**Brief**
Copy every line of the data that contains the string "skew".

**Data section**
━━━

File: src/l2_cache_pkg.sv
// Shared sizes, types and controller states for the two-core L2 cache
package l2_cache_pkg;
	localparam int num_cores = 2;
	localparam int l2_ways = 2;
	localparam int l2_sets = 16;
	localparam int beat_width = 32;
	localparam int beats_per_line = 4;
	localparam int counter_width = 16;
	localparam int set_bits = $clog2(l2_sets); // Low bits of a line address
	localparam int tag_bits = 8; // High bits of a line address

	typedef logic [$clog2(num_cores)-1:0] core_id_t;
	typedef logic [tag_bits+set_bits-1:0] line_addr_t;
	typedef logic [set_bits-1:0] l2_set_idx_t;
	typedef logic [tag_bits-1:0] l2_tag_t;
	typedef logic [$clog2(l2_ways)-1:0] l2_way_idx_t;
	typedef logic [beat_width-1:0] beat_t;
	typedef logic [beat_width*beats_per_line-1:0] cache_line_t; // Beat 0 in low bits
	typedef logic [counter_width-1:0] perf_count_t;

	// Line-sized request from a core
	typedef struct packed {
		logic is_store;
		line_addr_t addr;
		cache_line_t data; // Store data, ignored on loads
	} l2_req_t;

	// Response back to the requesting core
	typedef struct packed {
		core_id_t core;
		logic is_store;
		line_addr_t addr;
		cache_line_t data; // Load line or echoed store line
	} l2_rsp_t;

	typedef struct packed {
		logic is_write;
		line_addr_t addr;
	} mem_cmd_t;

	typedef enum logic [2:0] {
		idle,
		lookup, // Tag result available
		respond,
		wb_cmd, // Victim line read, start writeback
		wb_wait,
		fill_cmd,
		fill_wait,
		install
	} ctrl_state_t;
endpackage
File: src/l2_mem_port.sv
// Memory port of the L2 cache that moves lines as four beats over a valid/ready bus
`timescale 1ns/1ps

module l2_mem_port (
	input logic clk,
	input logic arst_n,
	input logic start,
	input logic is_write,
	input l2_cache_pkg::line_addr_t addr,
	input l2_cache_pkg::cache_line_t wline,
	output logic done,
	output l2_cache_pkg::cache_line_t rline,
	output logic mem_cmd_valid,
	output l2_cache_pkg::mem_cmd_t mem_cmd,
	input logic mem_cmd_ready,
	output logic mem_wdata_valid,
	output l2_cache_pkg::beat_t mem_wdata,
	input logic mem_wdata_ready,
	input logic mem_rdata_valid,
	input l2_cache_pkg::beat_t mem_rdata,
	output logic mem_rdata_ready
);
	logic [$clog2(l2_cache_pkg::beats_per_line)-1:0] beat_cnt;
	logic xfer; // Beat phase after the command is taken
	logic beat_fire;
	l2_cache_pkg::cache_line_t shift; // Outgoing or incoming line

	assign mem_wdata_valid = xfer && mem_cmd.is_write;
	assign mem_rdata_ready = xfer && !mem_cmd.is_write;
	assign mem_wdata = shift[l2_cache_pkg::beat_width-1:0]; // Beat 0 leaves first
	assign beat_fire = (mem_wdata_valid && mem_wdata_ready) ||
		(mem_rdata_valid && mem_rdata_ready);
	assign done = beat_fire && beat_cnt == $bits(beat_cnt)'(l2_cache_pkg::beats_per_line - 1);
	assign rline = shift; // Complete once done has pulsed

	always_ff @(posedge clk or negedge arst_n) begin
		if (!arst_n) begin
			mem_cmd_valid <= 1'b0;
			xfer <= 1'b0;
			beat_cnt <= '0;
		end else begin
			if (start)
				mem_cmd_valid <= 1'b1;
			if (mem_cmd_valid && mem_cmd_ready) begin
				mem_cmd_valid <= 1'b0;
				xfer <= 1'b1;
			end
			if (beat_fire)
				beat_cnt <= beat_cnt + 1'b1; // Wraps to zero after last beat
			if (done)
				xfer <= 1'b0;
		end
	end

	// Both directions shift right so beat 0 ends up in the low bits
	always_ff @(posedge clk) begin
		if (start) begin
			mem_cmd.is_write <= is_write;
			mem_cmd.addr <= addr;
			shift <= wline;
		end else if (beat_fire) begin
			shift <= {mem_rdata, shift[$bits(shift)-1:l2_cache_pkg::beat_width]};
		end
	end

	a_start_idle: assert property (@(posedge clk) disable iff (!arst_n)
		start |-> !mem_cmd_valid && !xfer);
endmodule

File: config.mk
export PLATFORM = sky130hd
export DESIGN_NAME = l2_mem_port
export DESIGN_NICKNAME = d
export VERILOG_FILES = /design/src/l2_cache_pkg.sv /design/src/l2_mem_port.sv
export SDC_FILE = /design/constraint.sdc
export NUM_CORES = 1
export LEC_CHECK = 0
export BUFFER_PORTS_ARGS = -buffer_cell sky130_fd_sc_hd__buf_2
export CORE_AREA = 2 2 140 142
export CTS_CLUSTER_DIAMETER = 80
export DETAILED_ROUTE_END_ITERATION = 7
export DIE_AREA = 0 0 142 144
export MAX_ROUTING_LAYER = met4
export PLACE_DENSITY = 0.64
export SLEW_MARGIN = 5
export SYNTH_ARGS = -nofsm -noshare
export SYNTH_HDL_FRONTEND = slang
export SYNTH_SLANG_ARGS = --single-unit
export TNS_END_PERCENT = 5
File: constraint.sdc
create_clock -name clk -period 4.25 [get_ports clk]
set_input_delay 0 -clock clk [delete_from_list [all_inputs] [get_ports clk]]
set_output_delay 0 -clock clk [all_outputs]
set_load 0.02 [all_outputs]
Yosys cells after proc, flatten, opt, wreduce, memory -nomap -nowiden
Cells that the tools add are included.
{"block": "totals", "ff_bits": 145, "latchBits": 0, "mem_bits_rw": 0, "rom_bits": 0, "inputBits": 179, "out_inout_bits": 177, "wordCells": 25, "n_memories": 0}
{"block": "classes", "add_sub_neg": 1, "mul": 0, "div": 0, "n_lt_le_gt_ge": 0, "n_eq_ne": 1, "n_shift": 0, "muxes": 6, "n_bitwise": 0, "reduce_logical": 11}
{"operator": "128-bit 2-to-1 mux", "n": 2}
{"operator": "1-bit logical AND", "n": 6}
{"operator": "2-bit nonzero test", "n": 3}
{"operator": "1-bit 2-to-1 mux", "n": 4}
{"operator": "2-bit by 1-bit adder with 2-bit output (second input constant)", "n": 1}
{"operator": "2-bit == test (second input constant)", "n": 1}
{"operator": "1-bit logical NOT", "n": 1}
{"operator": "1-bit logical OR", "n": 1}

Logic depth before layout (Yosys ltp)
Gate-level depths: netlist of run 1.
{"block": "depth", "ltp_word": 6, "ltp_mapped": 4, "ltp_nobuf": 3}

Worst setup path before layout of run 1
OpenSTA, ideal clock, no wires.
{"block": "synth_path", "kind": "register to register", "start": "register mem_cmd[12] in the netlist's numbering", "end": "register shift[0], in the netlist rline[0], enable pin", "setup_ns": 0.509, "arrival_ns": 3.788, "required_ns": 3.741, "setup_slack_ns": -0.048, "stages_incl_launch_ff": 4, "path_buffers": 0, "period_less_slack_ns": 4.298, "path_cell_list": "edfxtp_1 -> mux2_2 -> nand2_1 -> nand2b_1"}
{"block": "synth_between", "elab_chain_cells": 5, "word_cells_on_any_way": 7, "classes_between": "7 x reduce/logical"}
{"item": "from (decl)", "line": "l2_mem_port.sv:14", "rtl": "output l2_cache_pkg::mem_cmd_t mem_cmd,"}
{"item": "1-bit logical NOT", "line": "l2_mem_port.sv:29", "rtl": "assign mem_rdata_ready = xfer && !mem_cmd.is_write;"}
{"item": "1-bit logical AND", "line": "l2_mem_port.sv:29"}
{"item": "1-bit logical AND", "line": "l2_mem_port.sv:32", "rtl": "(mem_rdata_valid && mem_rdata_ready);"}
{"item": "1-bit logical OR *", "line": "l2_mem_port.sv:31", "rtl": "assign beat_fire = (mem_wdata_valid && mem_wdata_ready) ||"}
{"item": "2-bit nonzero test (no source line) *"}
{"item": "to (signal assigned)", "line": "l2_mem_port.sv:60", "rtl": "shift <= wline;"}
{"item": "to (signal assigned)", "line": "l2_mem_port.sv:62", "rtl": "shift <= {mem_rdata, shift[$bits(shift)-1:l2_cache_pkg::beat_width]};"}
{"item": "to (decl)", "line": "l2_mem_port.sv:26", "rtl": "l2_cache_pkg::cache_line_t shift;"}
Every way passes the cells marked *; elsewhere a longest branch is shown, timed or not.
A chain may end at the register's enable or synchronous reset.

Worst setup path in the final report of run 1
{"block": "layout_path", "start": "register mem_cmd[12] in the netlist's numbering", "end": "register shift[18], in the netlist rline[18], enable pin"}
The elaborated chain is that of the path after synthesis.

==> summary.md, run 1 <==
| Metric | Value |
|---|---|
| Net count reported at finish | just over 1,000 |
| Synth Instances | 332 |
| Worst slack at placement | between 1500 and 2000 ps |
| Reg2Reg Depth | 4 |
| Largest stage delay, worst path | about 630 ps |
| Sequential-to-total area share from yosys stat | 69.4% |
| Via count | approximately 4,800 |
| Sinks on Clock Net | about 150 |
| Starting utilization of the core area | between 30% and 40% |
| Power density over the cells | approximately 460 nW/um^2 |
| # IOs | roughly 360 |
| Power share of the clock group | approximately 31% |
| Period utilisation layout | 54.9% |
| Source of the worst hold timing path | mem_rdata_valid |
| Die width | ~140 um |
| Antenna cells | 0 |
| Worst hold path depth | 4 |
| TritonCTS clock tree | built |
| Register-to-register setup slack | between 1500 and 2000 ps |
| Hold Path End | xfer |
| Initial drt markers | approximately 160 |
| Post-Synthesis Mean Instance Area | ~19 um^2 |
| Critical path required time | 4320 ps |
| Worst hold path class | input port to register |
| Cell chain of the critical path | mux2_2, nand2_1, nand2b_4, buf_12 |
| Maximum level of the CTS H-tree | 4 |
| Measured slew at the worst slew-check pin | between 900 and 1000 ps |
| Total of max-cap violations | 0 |
| Crit Reg-Reg Startpoint | mem_cmd[12] |
| Cell family with the largest share of critical-path delay | simple AND/OR/NAND/NOR gates |
| Cell area after synthesis | approximately 6200 um^2 |
| Longest Clk Path Bufs | 2 |
| Clock-pin transition on the worst setup and hold timing paths | approximately 60 ps |
| Initial DRT Pass Iterations | 4 |
| Number of distinct library cell variants in the gate-level netlist after synthesis | 15 |
| Count of state elements after synthesis | 145 |
| Most frequent cell after synthesis | sky130_fd_sc_hd__edfxtp_1 |
| Antenna violations before repair | 0 |
| Slowest cell on the critical path | sky130_fd_sc_hd__nand2b_4 |
| Buffers inserted by post-CTS timing repair | 0 |
| Number of flops mapped to enable cells by yosys | approximately 140 |
| Detailed placer's ending HPWL | 11,800 um |
| Most used standard cells in the synthesized netlist | sky130_fd_sc_hd__edfxtp_1 (141), sky130_fd_sc_hd__mux2_2 (130), sky130_fd_sc_hd__buf_4 (33) |
| Routability-driven placement congestion ratio | approximately 0.8 |
| GRT Residual Overflow | 0 |
| Sequential group share of total power | between 40 and 50% |
| Unrepaired setup endpoints after global routing | false |
| ANT nets after route | 0 |
| Maximum achievable frequency | roughly 430 MHz |
| Minimum clock period after layout | 2330 ps |
| Type of the worst setup path | register to register |
| Status | complete, no violations |
| Leak Pwr | around 4.4 nW |
| Total routing resource utilization after global routing | ~17% |
| Capturing point of the worst reg2reg path | rline[18] |
| Worst Setup End Kind | register |
| Startpoint type of the worst setup path | register |
| Pin count of the biggest net entering global routing | 73 |
| Prevailing post-synth register cell | sky130_fd_sc_hd__edfxtp_1 |
| Number of nets produced by synthesis | around 510 |
| Leading cell types by total area after synthesis | sky130_fd_sc_hd__edfxtp_1 (68%), sky130_fd_sc_hd__mux2_2 (23%), sky130_fd_sc_hd__buf_4 (4.0%), sky130_fd_sc_hd__buf_6 (1.8%), sky130_fd_sc_hd__dfrtp_1 (1.6%) |
| Synthesis-to-finish area growth | 65.3% |
| Setup TNS | 0 ps |
| Number of vias per cell after detailed routing | roughly 4.4 |
| Via count of the first global-routing pass | just over 5,000 |
| Final Hold Violating Endpoints | 0 |
| Number of remaining DRC errors | 0 |
| Count of warnings emitted by yosys | 0 |
| Combinational group share of total power | between 20% and 30% |
| Final worst setup slack | 1920 ps |
| Leading area contributor after synthesis | sky130_fd_sc_hd__edfxtp_1 |
| Share of Yosys cell area claimed by the top area cell type | ~68% |
| Highest net fanout along the worst path | between 60 and 70 |
| Switching share of total power | 29.5% |
| Internal power | 3.32 mW |
| TritonCTS buffer count | 17 |
| WP buf/inv | 1 |
| Final Slew Violations | 0 |
| Slew headroom | between 30% and 40% |
| Arrival time at the worst endpoint | approximately 2400 ps |
| Row count | 51 |
| Core Region | 19,100 um^2 |
| IO Port Bufs | between 300 and 400 |
| Area of the die | approximately 20,000 um^2 |
| Final Setup Violations | 0 |
| Clock latency on the worst-skew pair | 410 ps |
| Die Y-Extent | approximately 140 um |
| Routed length per placed instance | between 15 and 20 um |
| Post-synthesis async set-or-reset flop share | about 2.8% |
| Area of all placed cells without fillers | a little over 10,000 um^2 |
| Cell at the root of the clock tree | sky130_fd_sc_hd__clkbuf_16 |
| Post-placement cell area | 7980 um^2 |
| Wire length of the first global-routing pass | 25,800 um |
| Maximum vdd ir drop | ~0.00025 V |
| Worst setup skew after layout | around 15 ps |
| Proportion of layout cells with a drive suffix above 1 | 60.5% |
| Total net switching power | roughly 1.4 mW |
| Routed wire length | between 15,000 and 20,000 um |
## state kept, by name, indices dropped and copies added (netlist names)
register / count
xfer: 1
rline: 128
mem_cmd_valid: 1
beat_cnt: 2
mem_cmd: 13
## how the worst max path moves through the flow
stage	start	cells after the start	slack [ps]	end
CTS	mem_cmd[12]	4	1940	rline[111]
finish	mem_cmd[12]	4	1920	rline[18]
global placement	mem_cmd[12]	4	2030	rline[109]
detailed placement	mem_cmd[12]	4	1960	rline[109]
global route	mem_cmd[12]	4	1810	rline[48]
floorplan	mem_cmd[12]	3	1380	rline[0]
## layer usage
metal  vias to the layer above  global-route usage (%)  wire length, um  part of all wire [%]
met5                         -                       -                0                     0
met4                         0                    6.42              385                   2.2
met3                        28                    3.64              854                   4.8
met2                       219                    31.2             9770                    55
met1                      2254                    17.9             6880                    38
li1                       2260                       -                -                     -
## cell type report
| type | instances | area (um^2) |
|---|---|---|
| fill | 1521 | 8760 |
| sequential | 145 | 4330 |
| timing repair buffer | 533 | 3570 |
| multi-input combinational | 141 | 1540 |
| clock buffer | 19 | 433 |
| tap | 238 | 298 |
| clock inverter | 12 | 143 |
## power by group through the flow
stage / Clock, mW / Sequential (mW) / Combinational [mW]
2_1_floorplan: 0 / 2.33 / 0.428
3_3_place_gp: 0 / 2.05 / 1.06
3_5_place_dp: 0 / 2.06 / 1.07
4_1_cts: 1.51 / 2.03 / 1.21
5_1_grt: 1.56 / 2.06 / 1.28
6_report: 1.47 / 2.03 / 1.21
## worst register-to-register path: cells and delay by family (launching register included)
family                 cells  cell delay (ps)
buffers and inverters      1              470
DFF                        1              440
muxes                      1              260
and+or+nand+nor            2              760
## what timing repair did
action / CTS / global route
hold endpoints to repair: 147 / 0
hold buffers: 176 / 0
gates resized for setup: 0 / 0
## per-stage QoR
stage	hold slack (ps)	total power [mW]	utilization [%]	std cells
global placement	-188	3.11	41.8	881
detailed placement	-184	3.13	41.8	881
floorplan	-296	2.76	-	332
CTS	41.3	4.75	54.1	1088
finish	77.0	4.71	54.1	1088
global route	81.0	4.91	54.1	1088
## cell families (layout without fill, tap and decap cells)
| kind of cell | after synthesis | count (layout) | synth area share, % |
|---|---|---|---|
| fa+ha+maj | 1 | 1 | 0.200 |
| flops | 145 | 145 | 69.4 |
| simple gates | 7 | 7 | 0.602 |
| mux | 130 | 130 | 23.5 |
| xor+xnor | 1 | 1 | 0.140 |
| compound gates | 2 | 2 | 0.160 |
| buf+inv | 46 | 564 | 6.01 |
## cell usage in the layout, fill, tap and decap left out, types with 2 or more instances in the layout
master and count:
sky130_fd_sc_hd__clkinv_1 3, sky130_fd_sc_hd__edfxtp_1 141, sky130_fd_sc_hd__buf_2 354, sky130_fd_sc_hd__nor2_1 2, sky130_fd_sc_hd__a21oi_1 2, sky130_fd_sc_hd__mux2_2 130, sky130_fd_sc_hd__clkbuf_16 17, sky130_fd_sc_hd__dfrtp_1 4
sky130_fd_sc_hd__clkbuf_1 2, sky130_fd_sc_hd__bufinv_16 3, sky130_fd_sc_hd__clkinvlp_4 3, sky130_fd_sc_hd__dlygate4sd3_1 176, sky130_fd_sc_hd__clkinv_2 2
Power figures use the tool's default switching activity.
==> run 2: changes to the inputs <==
--- a/config.mk
+++ b/config.mk
@@ -6,12 +6,12 @@
 export NUM_CORES = 1
 export LEC_CHECK = 0
 export BUFFER_PORTS_ARGS = -buffer_cell sky130_fd_sc_hd__buf_2
-export CORE_AREA = 2 2 140 142
+export CORE_AREA = 2 2 138 140
 export CTS_CLUSTER_DIAMETER = 80
 export DETAILED_ROUTE_END_ITERATION = 7
-export DIE_AREA = 0 0 142 144
+export DIE_AREA = 0 0 140 142
 export MAX_ROUTING_LAYER = met4
-export PLACE_DENSITY = 0.64
+export PLACE_DENSITY = 0.63
 export SLEW_MARGIN = 5
 export SYNTH_ARGS = -nofsm -noshare
 export SYNTH_HDL_FRONTEND = slang
==> constraint.sdc (replaced) <==
create_clock -name clk -period 2.4 [get_ports clk]
set_input_delay 0 -clock clk [delete_from_list [all_inputs] [get_ports clk]]
set_output_delay 0 -clock clk [all_outputs]
set_load 0.02 [all_outputs]
==> run 2 against run 1 <==
- the flow now finishes with violations (design-rule violations)
- flip-flop and latch count stayed put
- power grew 79%
- count of clock-buffer cells in the layout unchanged
- via count increased by 2.6%
- global-route usage up 0.61 points
- combinational power grew 79%
- final cell count barely moved
- clock skew is 8.7 ps lower
- worst hold slack worse by 0.62 ps
- utilization increased by 2.3 points
- critical endpoint is now rline[97]
- largest power group unchanged
==> summary.md, run 2 (synthesized netlist as in run 1, its figures left out) <==
| Metric | Value |
|---|---|
| Arrival time at the worst endpoint | approximately 2300 ps |
| WP buf/inv | 4 |
| Pin count of the biggest net entering global routing | 73 |
| GRT Residual Overflow | 0 |
| Hold Path End | xfer |
| Final Slew Violations | 0 |
| Number of flip-flops in the largest register | around 130 |
| Worst hold path depth | 4 |
| Slew headroom | 69.4% |
| Setup TNS | 0 ps |
| Met2 GRT Util | 31.6% |
| Routed length per placed instance | ~16 um |
| Clock latency on the worst-skew pair | ~410 ps |
| Area of all placed cells without fillers | 10,400 um^2 |
| Synthesis-to-finish area growth | 66.6% |
| Largest stage delay, worst path | roughly 560 ps |
| # IOs | 356 |
| Clock-pin transition on the worst setup and hold timing paths | 60 ps |
| ANT nets after route | 0 |
| Critical path required time | roughly 2600 ps |
| Sinks on Clock Net | ~150 |
| Leak Pwr | 4.48 nW |
| Via count of the first global-routing pass | approximately 5,200 |
| Number of remaining DRC errors | 50 |
| Source of the worst hold timing path | mem_rdata_valid |
| Maximum level of the CTS H-tree | 4 |
| Longest Clk Path Bufs | 2 |
| Worst Setup End Kind | register |
| GR met1 Demand/Resource | a little under a fifth |
| Row count | 50 |
| TritonCTS buffer count | 17 |
| Minimum clock period after layout | around 2200 ps |
| Maximum vdd ir drop | roughly 0.00046 V |
| Starting utilization of the core area | between 30% and 40% |
| Measured slew at the worst slew-check pin | around 460 ps |
| Most frequent standard cell in the layout excluding fill and tap cells | sky130_fd_sc_hd__buf_2 |
| Final Setup Violations | 0 |
| Total routing resource utilization after global routing | roughly 18% |
| Total of max-cap violations | 0 |
| Period utilisation layout | around 90% |
| Antenna violations before repair | 0 |
| TritonCTS clock tree | built |
| Register-to-register setup slack | slightly below 600 ps |
| Maximum achievable frequency | between 400 and 500 MHz |
| GR met3 Demand/Resource | under 10% |
| Unrepaired setup endpoints after global routing | false |
| Status | finished with violations |
| Die width | roughly 140 um |
| Startpoint type of the worst setup path | input port |
| Post-placement cell area | around 8000 um^2 |
| Area of the die | a little under 20,000 um^2 |
| Most used cell along the critical path | sky130_fd_sc_hd__dlygate4sd3_1 |
| Cell chain of the critical path | dlygate4sd3_1, buf_6, buf_4, mux2_2, dlygate4sd3_1 |
| Net count reported at finish | slightly above 1,000 |
| Proportion of layout cells with a drive suffix above 1 | a little over 60% |
| Number of vias per cell after detailed routing | around 4.5 |
| Die Y-Extent | about 140 um |
| Detailed placer's ending HPWL | about 12,000 um |
| Routability-driven placement congestion ratio | 0.826 |
| Initial drt markers | between 200 and 250 |
| Initial DRT Pass Iterations | 8 |
| Busiest layer in global routing | met2 |
| Post-cts resize count | 0 |
| Cell at the root of the clock tree | sky130_fd_sc_hd__clkbuf_16 |
| Via count | about 5,000 |
| IO Port Bufs | between 300 and 400 |
| Fin Hold WS | 76.3 ps |
| Core Region | ~18,000 um^2 |
| Wire length of the first global-routing pass | roughly 26,000 um |
| Type of the worst setup path | input port to register |
| Reg2Reg Depth | 4 |
| Final Hold Violating Endpoints | 0 |
| Worst hold path class | input port to register |
| Power density over the cells | 813 nW/um^2 |
| Routed wire length | between 15,000 and 20,000 um |
| Highest net fanout along the worst path | 38 |
| Crit Reg-Reg Startpoint | mem_cmd[12] |
| Slowest cell on the critical path | sky130_fd_sc_hd__dlygate4sd3_1 |
| Cell family with the largest share of critical-path delay | buffers and inverters |
| Worst setup skew after layout | slightly below 7 ps |
| Violated checks | design-rule violations |
| Highest-count cells in the layout ignoring fill and taps | sky130_fd_sc_hd__buf_2 (354), sky130_fd_sc_hd__dlygate4sd3_1 (178), sky130_fd_sc_hd__edfxtp_1 (141) |
| Capturing point of the worst reg2reg path | rline[4] |
run 2: cell types whose count changed in the layout (fill, tap and decap cells not counted):
cell / change
sky130_fd_sc_hd__clkinv_1: -3
sky130_fd_sc_hd__buf_12: +2
sky130_fd_sc_hd__clkinv_4: +2
sky130_fd_sc_hd__clkinvlp_4: -2
sky130_fd_sc_hd__dlygate4sd3_1: +2
sky130_fd_sc_hd__bufinv_16: +1
sky130_fd_sc_hd__diode_2: +1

━━━

**Answer space**
| Clock latency on the worst-skew pair | 410 ps |
| Worst setup skew after layout | around 15 ps |
- clock skew is 8.7 ps lower
| Clock latency on the worst-skew pair | ~410 ps |
| Worst setup skew after layout | slightly below 7 ps |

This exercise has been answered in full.